Currently, the association between COVID-19 and long-term cognitive change post-infection has rarely been investigated. We found that COVID-19 patients, including both severe and non-severe cases, had worse cognitive outcomes 6 months after recovery, indicating that SARS-CoV-2 infection may affect long-term cognitive performance, particularly in severe patients, among which 35.71 % of patients had current cognitive impairment, and 59.24 % reported longitudinal cognitive decline. This study identified several risk factors for post-infection cognitive impairment in COVID-19 patients, including older age, lower education level, comorbidities, severe COVID-19, ICU admission and delirium.

While the exact mechanism underlying this association remains to be elucidated, the aetiology of cognitive decline post-SARS-CoV-2 infection may be multifactorial. First, a potent mechanism underlying cognitive decline after SARS-CoV-2 infection is hypoxia [30, 31].

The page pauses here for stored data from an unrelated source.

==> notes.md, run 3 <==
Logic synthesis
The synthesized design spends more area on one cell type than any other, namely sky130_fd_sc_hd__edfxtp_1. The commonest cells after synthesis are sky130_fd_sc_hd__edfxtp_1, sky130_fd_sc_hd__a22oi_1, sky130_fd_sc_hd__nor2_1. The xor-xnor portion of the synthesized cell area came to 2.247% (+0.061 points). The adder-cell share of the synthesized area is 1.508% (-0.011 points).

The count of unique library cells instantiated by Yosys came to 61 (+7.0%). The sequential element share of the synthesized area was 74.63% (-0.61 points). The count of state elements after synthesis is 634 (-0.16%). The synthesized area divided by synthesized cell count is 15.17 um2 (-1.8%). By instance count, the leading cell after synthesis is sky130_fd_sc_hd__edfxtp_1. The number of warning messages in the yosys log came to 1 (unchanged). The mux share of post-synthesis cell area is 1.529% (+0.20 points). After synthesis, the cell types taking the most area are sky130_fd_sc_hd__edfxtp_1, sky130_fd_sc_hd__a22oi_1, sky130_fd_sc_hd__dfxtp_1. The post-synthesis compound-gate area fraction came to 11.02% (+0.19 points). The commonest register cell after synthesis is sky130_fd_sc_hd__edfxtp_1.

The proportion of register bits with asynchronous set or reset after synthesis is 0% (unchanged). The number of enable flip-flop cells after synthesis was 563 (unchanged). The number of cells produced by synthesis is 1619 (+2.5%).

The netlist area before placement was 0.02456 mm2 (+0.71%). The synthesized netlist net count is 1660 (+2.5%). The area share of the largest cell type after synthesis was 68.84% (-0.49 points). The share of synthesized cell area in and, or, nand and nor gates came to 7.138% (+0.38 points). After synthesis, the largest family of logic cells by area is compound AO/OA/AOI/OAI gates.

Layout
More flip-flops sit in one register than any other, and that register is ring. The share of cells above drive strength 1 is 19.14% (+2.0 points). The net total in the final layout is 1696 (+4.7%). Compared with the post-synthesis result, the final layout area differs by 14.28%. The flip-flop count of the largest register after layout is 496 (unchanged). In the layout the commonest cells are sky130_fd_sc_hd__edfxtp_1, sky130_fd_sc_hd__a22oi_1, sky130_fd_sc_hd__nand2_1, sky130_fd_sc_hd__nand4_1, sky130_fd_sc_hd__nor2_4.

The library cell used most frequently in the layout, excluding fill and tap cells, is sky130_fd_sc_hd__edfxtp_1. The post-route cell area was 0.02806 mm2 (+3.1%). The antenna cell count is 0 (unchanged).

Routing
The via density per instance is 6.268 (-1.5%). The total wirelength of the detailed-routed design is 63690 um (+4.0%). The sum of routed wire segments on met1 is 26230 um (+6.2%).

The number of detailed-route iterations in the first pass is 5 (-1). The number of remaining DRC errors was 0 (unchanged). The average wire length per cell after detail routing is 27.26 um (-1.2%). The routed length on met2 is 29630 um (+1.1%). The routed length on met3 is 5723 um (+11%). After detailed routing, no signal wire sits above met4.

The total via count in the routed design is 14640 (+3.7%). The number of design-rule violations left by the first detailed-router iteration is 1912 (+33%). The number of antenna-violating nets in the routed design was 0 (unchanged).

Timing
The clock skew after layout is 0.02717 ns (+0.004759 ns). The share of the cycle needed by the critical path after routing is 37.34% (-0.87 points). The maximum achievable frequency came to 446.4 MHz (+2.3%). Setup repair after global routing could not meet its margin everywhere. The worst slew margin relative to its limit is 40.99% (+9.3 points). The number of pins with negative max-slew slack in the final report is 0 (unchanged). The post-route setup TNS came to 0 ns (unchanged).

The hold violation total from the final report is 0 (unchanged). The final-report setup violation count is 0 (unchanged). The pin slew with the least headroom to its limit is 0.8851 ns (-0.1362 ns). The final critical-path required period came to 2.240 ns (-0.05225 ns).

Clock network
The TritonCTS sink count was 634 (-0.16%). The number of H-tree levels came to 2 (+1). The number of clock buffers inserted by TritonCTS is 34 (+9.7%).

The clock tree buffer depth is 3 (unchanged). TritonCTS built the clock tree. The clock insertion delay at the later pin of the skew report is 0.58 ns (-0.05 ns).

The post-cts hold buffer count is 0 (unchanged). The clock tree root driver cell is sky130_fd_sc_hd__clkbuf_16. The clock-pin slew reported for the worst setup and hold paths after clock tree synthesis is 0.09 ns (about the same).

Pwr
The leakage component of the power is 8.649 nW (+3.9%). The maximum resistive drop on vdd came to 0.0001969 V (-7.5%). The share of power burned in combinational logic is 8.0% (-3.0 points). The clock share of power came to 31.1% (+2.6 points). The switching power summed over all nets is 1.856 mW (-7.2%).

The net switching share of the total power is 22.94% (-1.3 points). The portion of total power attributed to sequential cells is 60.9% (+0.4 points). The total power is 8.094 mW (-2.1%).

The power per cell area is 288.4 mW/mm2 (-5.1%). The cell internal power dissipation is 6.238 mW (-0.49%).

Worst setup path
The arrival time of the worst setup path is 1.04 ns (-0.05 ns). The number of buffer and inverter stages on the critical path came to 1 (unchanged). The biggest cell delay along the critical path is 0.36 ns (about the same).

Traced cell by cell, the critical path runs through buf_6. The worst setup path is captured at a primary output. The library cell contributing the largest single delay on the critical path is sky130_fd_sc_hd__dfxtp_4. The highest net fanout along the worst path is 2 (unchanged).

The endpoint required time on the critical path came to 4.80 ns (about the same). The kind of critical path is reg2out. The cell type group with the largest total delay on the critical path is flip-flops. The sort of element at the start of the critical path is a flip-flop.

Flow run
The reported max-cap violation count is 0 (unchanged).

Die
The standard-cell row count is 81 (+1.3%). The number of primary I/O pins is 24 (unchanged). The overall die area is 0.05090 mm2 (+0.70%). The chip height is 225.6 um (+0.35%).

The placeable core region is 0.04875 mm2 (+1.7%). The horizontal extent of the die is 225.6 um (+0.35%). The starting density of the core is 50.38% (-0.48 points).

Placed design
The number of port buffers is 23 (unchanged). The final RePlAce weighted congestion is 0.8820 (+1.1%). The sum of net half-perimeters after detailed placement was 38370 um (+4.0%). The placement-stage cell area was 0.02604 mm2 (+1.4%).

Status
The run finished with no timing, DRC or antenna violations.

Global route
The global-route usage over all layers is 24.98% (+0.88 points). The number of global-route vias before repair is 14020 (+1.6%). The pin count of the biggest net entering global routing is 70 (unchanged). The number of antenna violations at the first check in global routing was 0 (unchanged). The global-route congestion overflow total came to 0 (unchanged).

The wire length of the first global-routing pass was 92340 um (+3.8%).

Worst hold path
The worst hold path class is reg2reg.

There were several limitations in the present study. First, telephone interviews are not accurate as traditional face-to-face cognitive assessments. This is an alternative choice due to the possible emerging infection risk. Second, pre-infection cognitive information of COVID-19 patients were not available, thus comparison of pre- and post-infection cognitive status with objective assessments cannot be done. This might be an inherent deficit of this kind of studies. Instead, the IQCODE was used to evaluate the longitudinal cognitive decline of these patients. IQCODE is a widely used tool to assess the longitudinal cognitive decline under circumstances where the baseline information is lacking [32]. However, even the use of IQCODE could not completely avoid the biases as relatives may tend to report a cognitive decline in severe COVID-19 patients. Third, we did not include a group of patients with non-COVID-19 pneumonia at the same period, as these patients with pneumonia were less likely admitted to hospitals during this pandemic. Therefore, the specificity of COVID-19 associated cognitive decline could not be addressed. We could not determine disease types of the cognitive decline in our cohort at the current stage, this will be addressed in future longitudinal studies. Furthermore, it is possible that patients declined to participate in this study as they do not experience cognitive complaints, which could be a potential selection bias. In this study, co-living, non-infected spouses of COVID-19 patients were selected as the controls. As their ages, sex composition, education levels, living conditions and lifestyles were similar to those of patients, this control selection could help to reduce the bias attributed to these factors which may affect cognitive function. It is also possible that the un-infected spouses who were resistant to COVID-19 infection were healthier and less likely to be demented. Moreover, sample sizes between the patients and controls do not match, which may influence the findings of this study.

Conclusions

This cross-sectional study suggests that SARS-CoV-2 infection has a potential long-term impact on the cognition of patients. As the COVID-19 pandemic is still raging in many countries and is expected to last for a long period, the long-term cognitive sequelae may become a major public health issue long after the pandemic has ended. Longitudinal studies to follow up patients who have recovered from COVID-19 are necessary for better understanding the long-term cognitive consequences of COVID-19, particularly among those who have recovered from severe disease.